Just before she opened the door, she smelled onions frying and heard fat sizzling in the pan. Same old supper. She sighed, glad that she had had the soda to take the edge off her appetite.

“Hello, Mom.” Flo’s return greeting was a sharp sigh. As her mother set a plate on the table, Margy asked with her father’s inflection, “You eat yet?”

“Long ago,” said Flo.

“Keep mine hot, then, till Papa comes home. I don’t like to eat alone.”

“God knows when your father will be home. It might be all hours,” predicted Flo mournfully. “That’s why I never wait for him.”

Henny always got home between six and six-thirty but his wife had this fixed idea that he was an unpunctual man.

“Still and all, I guess I’ll wait,” said Margy. “I don’t care much for fried eggs, anyhow.” It was a most unfortunate remark.

“Considering,” said Flo bridling, “the little money that comes in this house . . .” Margy couldn’t bear to have the inevitable nightly argument about food and money.

“What I started to say,” Margy amended hastily, “is, that I don’t care much for fried eggs without onions. Are there onions?” she asked.

“Of course,” reproached her mother. “I might not have much money to cook with, but . . .”

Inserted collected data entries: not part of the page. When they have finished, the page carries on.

`config.mk`:
```
export PLATFORM = sky130hd
export DESIGN_NAME = word_token_classifier_flat
export DESIGN_NICKNAME = d
export VERILOG_FILES = /design/src/sv/wtc_pkg.sv /design/src/sv/wtc_if.sv /design/src/sv/wtc_front.sv /design/src/sv/wtc_queue.sv /design/src/sv/wtc_back.sv /design/src/sv/word_token_classifier.sv /design/src/flat_wrapper.sv
export SDC_FILE = /design/constraint.sdc
export NUM_CORES = 1
export LEC_CHECK = 0
export BUFFER_PORTS_ARGS = -buffer_cell sky130_fd_sc_hd__buf_4
export CORE_MARGIN = 2
export CORE_UTILIZATION = 64
export DETAILED_ROUTE_END_ITERATION = 6
export GPL_TIMING_DRIVEN = 1
export PLACE_DENSITY = 0.83
export REMOVE_ABC_BUFFERS = 1
export SETUP_SLACK_MARGIN = 0.02
export SLEW_MARGIN = 20
export SYNTH_ARGS = -nofsm -noshare
export SYNTH_HDL_FRONTEND = slang
export SYNTH_SLANG_ARGS = --single-unit
```
`constraint.sdc`:
```
create_clock -name clk -period 20.7 [get_ports clk]
set_input_delay 2.07 -clock clk [delete_from_list [all_inputs] [get_ports clk]]
set_output_delay 2.07 -clock clk [all_outputs]
set_load 0.01 [all_outputs]
```
`src/sv/wtc_pkg.sv`:
```
// wtc_pkg: shared types, constants and word tables of the word token classifier
// depends on nothing; imported by the interfaces and every module of the block
package wtc_pkg;

  // field widths
  localparam int CHAR_W     = 8;
  localparam int POS_W      = 32;
  localparam int LEN_W      = 16;
  localparam int CLASS_W    = 3;
  localparam int CODE_W     = 4;
  localparam int CFG_IDX_W  = 4;
  localparam int CFG_DATA_W = 64;

  // word buffer geometry (supported range 11 to 16)
  localparam int MAX_WORD_CHARS = 11;
  localparam int WIDX_W         = $clog2(MAX_WORD_CHARS);

  // queue between the scanner and the classifier
  localparam int QUEUE_DEPTH = 2;
  localparam int QPTR_W      = $clog2(QUEUE_DEPTH);
  localparam int QCNT_W      = $clog2(QUEUE_DEPTH + 1);

  // register indexes
  localparam logic [CFG_IDX_W-1:0] REG_TERM_LOW  = CFG_IDX_W'(0);
  localparam logic [CFG_IDX_W-1:0] REG_TERM_HIGH = CFG_IDX_W'(1);

  // token classes
  localparam logic [CLASS_W-1:0] CLS_ILLEGAL = 3'd0;
  localparam logic [CLASS_W-1:0] CLS_INTEGER = 3'd1;
  localparam logic [CLASS_W-1:0] CLS_FLOAT   = 3'd2;
  localparam logic [CLASS_W-1:0] CLS_BOOLEAN = 3'd3;
  localparam logic [CLASS_W-1:0] CLS_KEYWORD = 3'd4;
  localparam logic [CLASS_W-1:0] CLS_TYPE    = 3'd5;
  localparam logic [CLASS_W-1:0] CLS_IDENT   = 3'd6;
  localparam logic [CLASS_W-1:0] CLS_EOF     = 3'd7;

  // special characters
  localparam logic [CHAR_W-1:0] CHAR_NUL  = 8'h00;
  localparam logic [CHAR_W-1:0] CHAR_DOT  = 8'h2e;
  localparam logic [CHAR_W-1:0] CHAR_ZERO = 8'h30;
  localparam logic [CHAR_W-1:0] CHAR_NINE = 8'h39;

  // word tables: text right-aligned, last character in the low byte
  localparam int TEXT_W       = 128;
  localparam int NUM_KEYWORDS = 16;
  localparam int NUM_TYPES    = 13;

  localparam logic [TEXT_W-1:0] KW_TEXT [NUM_KEYWORDS] = '{
    "ret", "brk", "for", "while", "do", "if", "elif", "else",
    "cont", "struct", "enum", "switch", "case", "default", "fallthrough", "namespace"
  };
  localparam int KW_LEN [NUM_KEYWORDS] = '{
    3, 3, 3, 5, 2, 2, 4, 4, 4, 6, 4, 6, 4, 7, 11, 9
  };

  localparam logic [TEXT_W-1:0] TY_TEXT [NUM_TYPES] = '{
    "u8", "i8", "u16", "i16", "u32", "i32", "u64", "i64", "f32", "f64",
    "proc", "bool", "void"
  };
  localparam int TY_LEN [NUM_TYPES] = '{
    2, 2, 3, 3, 3, 3, 3, 3, 3, 3, 4, 4, 4
  };

  localparam logic [TEXT_W-1:0] TRUE_TEXT  = "true";
  localparam int                TRUE_LEN   = 4;
  localparam logic [TEXT_W-1:0] FALSE_TEXT = "false";
  localparam int                FALSE_LEN  = 5;

  typedef logic [MAX_WORD_CHARS-1:0][CHAR_W-1:0] word_buf_t;

  // one finished token as the scanner hands it on
  typedef struct packed {
    logic                 is_word;
    logic [CLASS_W-1:0]   cls;
    logic [POS_W-1:0]     start;
    logic [LEN_W-1:0]     length;
    word_buf_t            wbuf;
  } token_desc_t;

endpackage

```
`src/sv/wtc_if.sv`:
```
// wtc_if: valid/ready channel interfaces of the word token classifier
// depends on wtc_pkg for the field widths
interface wtc_in_if;
  import wtc_pkg::*;
  logic              valid;
  logic              ready;
  logic [CHAR_W-1:0] character;
  logic [POS_W-1:0]  position;
  modport source (output valid, output character, output position, input ready);
  modport sink (input valid, input character, input position, output ready);
endinterface

interface wtc_out_if;
  import wtc_pkg::*;
  logic               valid;
  logic               ready;
  logic [CLASS_W-1:0] token_class;
  logic [CODE_W-1:0]  word_code;
  logic [POS_W-1:0]   start_position;
  logic [LEN_W-1:0]   token_length;
  logic               consumed;
  modport source (output valid, output token_class, output word_code,
                  output start_position, output token_length, output consumed,
                  input ready);
  modport sink (input valid, input token_class, input word_code,
                input start_position, input token_length, input consumed,
                output ready);
endinterface

interface wtc_cfg_if;
  import wtc_pkg::*;
  logic                  valid;
  logic                  ready;
  logic [CFG_IDX_W-1:0]  reg_index;
  logic [CFG_DATA_W-1:0] wdata;
  modport source (output valid, output reg_index, output wdata, input ready);
  modport sink (input valid, input reg_index, input wdata, output ready);
endinterface

```
`src/sv/wtc_front.sv`:
```
// wtc_front: character scanner; holds the terminator masks and the token state
// depends on wtc_pkg and wtc_if; pushes finished tokens into wtc_queue
module wtc_front (
  input  logic                clk,
  input  logic                rst_n,
  wtc_in_if.sink              in_chan,
  wtc_cfg_if.sink             cfg_chan,
  input  logic                q_full,
  output logic                q_push,
  output wtc_pkg::token_desc_t q_desc
);
  import wtc_pkg::*;

  localparam logic [1:0] MODE_IDLE   = 2'd0;
  localparam logic [1:0] MODE_NUMBER = 2'd1;
  localparam logic [1:0] MODE_WORD   = 2'd2;

  logic [CFG_DATA_W-1:0] mask_lo_r, mask_hi_r;
  logic [1:0]            mode_r, mode_nxt;
  logic [POS_W-1:0]      start_r, start_nxt;
  logic [LEN_W-1:0]      count_r, count_nxt, count_inc;
  logic                  dot_r, dot_nxt;
  logic                  ldot_r, ldot_nxt;
  logic                  bad_r, bad_nxt;
  word_buf_t             wbuf_r, wbuf_nxt;
  logic                  accept, is_term, is_dig;
  logic [CHAR_W-1:0]     c;

  assign in_chan.ready  = !q_full;
  assign cfg_chan.ready = 1'b1;

  // terminator masks
  always_ff @(posedge clk) begin
    if (!rst_n) begin
      mask_lo_r <= '0;
      mask_hi_r <= '0;
    end else if (cfg_chan.valid) begin
      if (cfg_chan.reg_index == REG_TERM_LOW) mask_lo_r <= cfg_chan.wdata;
      if (cfg_chan.reg_index == REG_TERM_HIGH) mask_hi_r <= cfg_chan.wdata;
    end
  end

  // scan step for one character beat
  always_comb begin
    c         = in_chan.character;
    accept    = in_chan.valid && !q_full;
    is_term   = c[7] ? 1'b0 : (c[6] ? mask_hi_r[c[5:0]] : mask_lo_r[c[5:0]]);
    is_dig    = (c >= CHAR_ZERO) && (c <= CHAR_NINE);
    count_inc = (count_r == '1) ? count_r : count_r + LEN_W'(1);

    mode_nxt  = mode_r;
    start_nxt = start_r;
    count_nxt = count_r;
    dot_nxt   = dot_r;
    ldot_nxt  = ldot_r;
    bad_nxt   = bad_r;
    wbuf_nxt  = wbuf_r;

    q_push         = 1'b0;
    q_desc.is_word = 1'b0;
    q_desc.cls     = CLS_ILLEGAL;
    q_desc.start   = start_r;
    q_desc.length  = count_r;
    q_desc.wbuf    = wbuf_r;

    if (accept) begin
      unique case (mode_r)
        MODE_NUMBER: begin
          if (c == CHAR_NUL || (is_term && c != CHAR_DOT)) begin
            q_push     = 1'b1;
            q_desc.cls = (bad_r || ldot_r) ? CLS_ILLEGAL :
                         (dot_r ? CLS_FLOAT : CLS_INTEGER);
            mode_nxt   = MODE_IDLE;
          end else begin
            if (c == CHAR_DOT) begin
              bad_nxt  = bad_r | dot_r;
              dot_nxt  = 1'b1;
              ldot_nxt = 1'b1;
            end else begin
              bad_nxt  = bad_r | !is_dig;
              ldot_nxt = 1'b0;
            end
            count_nxt = count_inc;
          end
        end
        MODE_WORD: begin
          if (c == CHAR_NUL || is_term) begin
            q_push         = 1'b1;
            q_desc.is_word = 1'b1;
            mode_nxt       = MODE_IDLE;
          end else begin
            if (count_r < LEN_W'(MAX_WORD_CHARS)) wbuf_nxt[count_r[WIDX_W-1:0]] = c;
            count_nxt = count_inc;
          end
        end
        default: begin
          // idle, and the unused mode code
          priority if (c == CHAR_NUL) begin
            q_push        = 1'b1;
            q_desc.cls    = CLS_EOF;
            q_desc.start  = in_chan.position - POS_W'(1);
            q_desc.length = '0;
          end else if (is_term) begin
            q_push        = 1'b1;
            q_desc.cls    = CLS_ILLEGAL;
            q_desc.start  = in_chan.position;
            q_desc.length = '0;
          end else begin
            start_nxt = in_chan.position;
            count_nxt = LEN_W'(1);
            dot_nxt   = 1'b0;
            ldot_nxt  = 1'b0;
            bad_nxt   = 1'b0;
            if (is_dig) begin
              mode_nxt = MODE_NUMBER;
            end else begin
              mode_nxt    = MODE_WORD;
              wbuf_nxt[0] = c;
            end
          end
        end
      endcase
    end
  end

  // token state
  always_ff @(posedge clk) begin
    if (!rst_n) begin
      mode_r  <= MODE_IDLE;
      start_r <= '0;
      count_r <= '0;
      dot_r   <= 1'b0;
      ldot_r  <= 1'b0;
      bad_r   <= 1'b0;
    end else begin
      mode_r  <= mode_nxt;
      start_r <= start_nxt;
      count_r <= count_nxt;
      dot_r   <= dot_nxt;
      ldot_r  <= ldot_nxt;
      bad_r   <= bad_nxt;
    end
  end

  // word characters, no reset
  always_ff @(posedge clk) begin
    wbuf_r <= wbuf_nxt;
  end

endmodule

```
`src/sv/wtc_queue.sv`:
```
// wtc_queue: short token queue between scanner and classifier
// depends on wtc_pkg for the token descriptor and the depth
module wtc_queue (
  input  logic                 clk,
  input  logic                 rst_n,
  input  logic                 push,
  input  wtc_pkg::token_desc_t push_data,
  output logic                 full,
  input  logic                 pop,
  output logic                 not_empty,
  output wtc_pkg::token_desc_t pop_data
);
  import wtc_pkg::*;

  token_desc_t       slot_r [QUEUE_DEPTH];
  logic [QPTR_W-1:0] wr_ptr_r, rd_ptr_r;
  logic [QCNT_W-1:0] fill_r;
  logic              do_push, do_pop;

  assign full      = (fill_r == QCNT_W'(QUEUE_DEPTH));
  assign not_empty = (fill_r != '0);
  assign pop_data  = slot_r[rd_ptr_r];
  assign do_push   = push && !full;
  assign do_pop    = pop && not_empty;

  // storage
  always_ff @(posedge clk) begin
    if (do_push) slot_r[wr_ptr_r] <= push_data;
  end

  // pointers and fill level
  always_ff @(posedge clk) begin
    if (!rst_n) begin
      wr_ptr_r <= '0;
      rd_ptr_r <= '0;
      fill_r   <= '0;
    end else begin
      if (do_push)
        wr_ptr_r <= (wr_ptr_r == QPTR_W'(QUEUE_DEPTH - 1)) ? '0 : wr_ptr_r + QPTR_W'(1);
      if (do_pop)
        rd_ptr_r <= (rd_ptr_r == QPTR_W'(QUEUE_DEPTH - 1)) ? '0 : rd_ptr_r + QPTR_W'(1);
      if (do_push && !do_pop) fill_r <= fill_r + QCNT_W'(1);
      else if (do_pop && !do_push) fill_r <= fill_r - QCNT_W'(1);
    end
  end

endmodule

```
`src/sv/wtc_back.sv`:
```
// wtc_back: word matcher and result register of the classifier
// depends on wtc_pkg for the word tables and wtc_if for the result channel
module wtc_back (
  input  logic                 clk,
  input  logic                 rst_n,
  input  logic                 q_valid,
  input  wtc_pkg::token_desc_t q_data,
  output logic                 q_pop,
  wtc_out_if.source            out_chan
);
  import wtc_pkg::*;

  logic               out_valid_r;
  logic [CLASS_W-1:0] cls_r, cls_nxt;
  logic [CODE_W-1:0]  code_r, code_nxt;
  logic [POS_W-1:0]   start_r;
  logic [LEN_W-1:0]   len_r;

  // fixed-string compare of the buffered word against one table entry
  function automatic logic word_is(word_buf_t b, logic [LEN_W-1:0] n,
                                   logic [TEXT_W-1:0] text, int len);
    logic eq;
    eq = (n == LEN_W'(len)) && (len <= MAX_WORD_CHARS);
    for (int j = 0; j < MAX_WORD_CHARS; j++) begin
      if (j < len) begin
        if (b[j] != text[CHAR_W*(len-1-j) +: CHAR_W]) eq = 1'b0;
      end
    end
    return eq;
  endfunction

  // class and code; later checks take priority
  always_comb begin
    cls_nxt  = q_data.cls;
    code_nxt = '0;
    if (q_data.is_word) begin
      cls_nxt = CLS_IDENT;
      for (int i = NUM_TYPES - 1; i >= 0; i--) begin
        if (word_is(q_data.wbuf, q_data.length, TY_TEXT[i], TY_LEN[i])) begin
          cls_nxt  = CLS_TYPE;
          code_nxt = CODE_W'(i);
        end
      end
      for (int i = NUM_KEYWORDS - 1; i >= 0; i--) begin
        if (word_is(q_data.wbuf, q_data.length, KW_TEXT[i], KW_LEN[i])) begin
          cls_nxt  = CLS_KEYWORD;
          code_nxt = CODE_W'(i);
        end
      end
      if (word_is(q_data.wbuf, q_data.length, FALSE_TEXT, FALSE_LEN)) begin
        cls_nxt  = CLS_BOOLEAN;
        code_nxt = '0;
      end
      if (word_is(q_data.wbuf, q_data.length, TRUE_TEXT, TRUE_LEN)) begin
        cls_nxt  = CLS_BOOLEAN;
        code_nxt = CODE_W'(1);
      end
    end
  end

  assign q_pop = q_valid && (!out_valid_r || out_chan.ready);

  // result register valid
  always_ff @(posedge clk) begin
    if (!rst_n) begin
      out_valid_r <= 1'b0;
    end else if (!out_valid_r || out_chan.ready) begin
      out_valid_r <= q_valid;
    end
  end

  // result payload
  always_ff @(posedge clk) begin
    if (q_pop) begin
      cls_r   <= cls_nxt;
      code_r  <= code_nxt;
      start_r <= q_data.start;
      len_r   <= q_data.length;
    end
  end

  assign out_chan.valid          = out_valid_r;
  assign out_chan.token_class    = cls_r;
  assign out_chan.word_code      = code_r;
  assign out_chan.start_position = start_r;
  assign out_chan.token_length   = len_r;
  assign out_chan.consumed       = 1'b0;

endmodule

```
`src/sv/word_token_classifier.sv`:
```
// word_token_classifier: top level, scanner, token queue and classifier
// depends on wtc_pkg, wtc_if, wtc_front, wtc_queue and wtc_back
//
// Usage:
//  in_chan carries one source character and its offset per beat; a 0
//  character ends the source and, between tokens, yields an end-of-file
//  result. The character that ends a token is not part of it: the sender
//  presents it again as the next beat.
//  out_chan carries one token per beat: class, word code, start offset,
//  length (saturating at 65535) and a consumed flag that is always 0.
//  cfg_chan writes the two 64-bit terminator masks and is always ready. The
//  user must write it only while no token is in flight; nothing enforces it.
// Timing:
//  one character per cycle, sustained while the token queue is not full; the
//  scanner state updates every beat. A token passes through the token queue
//  and then the result register on its way to out_chan.
//  When out_chan stalls, up to two tokens wait in the queue; in_chan drops
//  ready only once the queue is full.
// Reset:
//  synchronous, active low; clears masks, scan state, queue and result valid.
module word_token_classifier (
  input  logic      clk,
  input  logic      rst_n,
  wtc_in_if.sink    in_chan,
  wtc_out_if.source out_chan,
  wtc_cfg_if.sink   cfg_chan
);
  import wtc_pkg::*;

  token_desc_t push_desc, pop_desc;
  logic        q_push, q_full, q_pop, q_valid;

  wtc_front u_front (
    .clk      (clk),
    .rst_n    (rst_n),
    .in_chan  (in_chan),
    .cfg_chan (cfg_chan),
    .q_full   (q_full),
    .q_push   (q_push),
    .q_desc   (push_desc)
  );

  wtc_queue u_queue (
    .clk       (clk),
    .rst_n     (rst_n),
    .push      (q_push),
    .push_data (push_desc),
    .full      (q_full),
    .pop       (q_pop),
    .not_empty (q_valid),
    .pop_data  (pop_desc)
  );

  wtc_back u_back (
    .clk      (clk),
    .rst_n    (rst_n),
    .q_valid  (q_valid),
    .q_data   (pop_desc),
    .q_pop    (q_pop),
    .out_chan (out_chan)
  );

endmodule

```
`src/flat_wrapper.sv`:
```
// flat-port wrapper written by rule: the top's interface ports become plain ports
module word_token_classifier_flat import wtc_pkg::*;
  (clk, rst_n, in_chan_valid, in_chan_character, in_chan_position, in_chan_ready, out_chan_valid, out_chan_token_class, out_chan_word_code, out_chan_start_position, out_chan_token_length, out_chan_consumed, out_chan_ready, cfg_chan_valid, cfg_chan_reg_index, cfg_chan_wdata, cfg_chan_ready);
  wtc_in_if in_chan_i ();
  wtc_out_if out_chan_i ();
  wtc_cfg_if cfg_chan_i ();
  input  logic clk;
  input  logic rst_n;
  input wire logic [$bits(in_chan_i.valid)-1:0] in_chan_valid;
  input wire logic [$bits(in_chan_i.character)-1:0] in_chan_character;
  input wire logic [$bits(in_chan_i.position)-1:0] in_chan_position;
  output wire logic [$bits(in_chan_i.ready)-1:0] in_chan_ready;
  output wire logic [$bits(out_chan_i.valid)-1:0] out_chan_valid;
  output wire logic [$bits(out_chan_i.token_class)-1:0] out_chan_token_class;
  output wire logic [$bits(out_chan_i.word_code)-1:0] out_chan_word_code;
  output wire logic [$bits(out_chan_i.start_position)-1:0] out_chan_start_position;
  output wire logic [$bits(out_chan_i.token_length)-1:0] out_chan_token_length;
  output wire logic [$bits(out_chan_i.consumed)-1:0] out_chan_consumed;
  input wire logic [$bits(out_chan_i.ready)-1:0] out_chan_ready;
  input wire logic [$bits(cfg_chan_i.valid)-1:0] cfg_chan_valid;
  input wire logic [$bits(cfg_chan_i.reg_index)-1:0] cfg_chan_reg_index;
  input wire logic [$bits(cfg_chan_i.wdata)-1:0] cfg_chan_wdata;
  output wire logic [$bits(cfg_chan_i.ready)-1:0] cfg_chan_ready;
  assign in_chan_i.valid = in_chan_valid;
  assign in_chan_i.character = in_chan_character;
  assign in_chan_i.position = in_chan_position;
  assign in_chan_ready = in_chan_i.ready;
  assign out_chan_valid = out_chan_i.valid;
  assign out_chan_token_class = out_chan_i.token_class;
  assign out_chan_word_code = out_chan_i.word_code;
  assign out_chan_start_position = out_chan_i.start_position;
  assign out_chan_token_length = out_chan_i.token_length;
  assign out_chan_consumed = out_chan_i.consumed;
  assign out_chan_i.ready = out_chan_ready;
  assign cfg_chan_i.valid = cfg_chan_valid;
  assign cfg_chan_i.reg_index = cfg_chan_reg_index;
  assign cfg_chan_i.wdata = cfg_chan_wdata;
  assign cfg_chan_ready = cfg_chan_i.ready;
  word_token_classifier u_core (.clk(clk), .rst_n(rst_n), .in_chan(in_chan_i), .out_chan(out_chan_i), .cfg_chan(cfg_chan_i));
endmodule
```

“I changed my mind,” broke in Margy. “I won’t wait for Papa. I’m too hungry.”

On the way to the sink to wash her hands, Margy flung her arm about her mother’s waist and hugged her briefly. Through the tilted mirror over the sink, she saw her mother’s mouth go crooked in a tremulous smile.

Poor Mama, she thought. Poor Mama. What goes wrong with people that they feel they have to put on a mean act all the time like Mama does?

Margy answered her own question. I guess she must have had a hard life. And still has.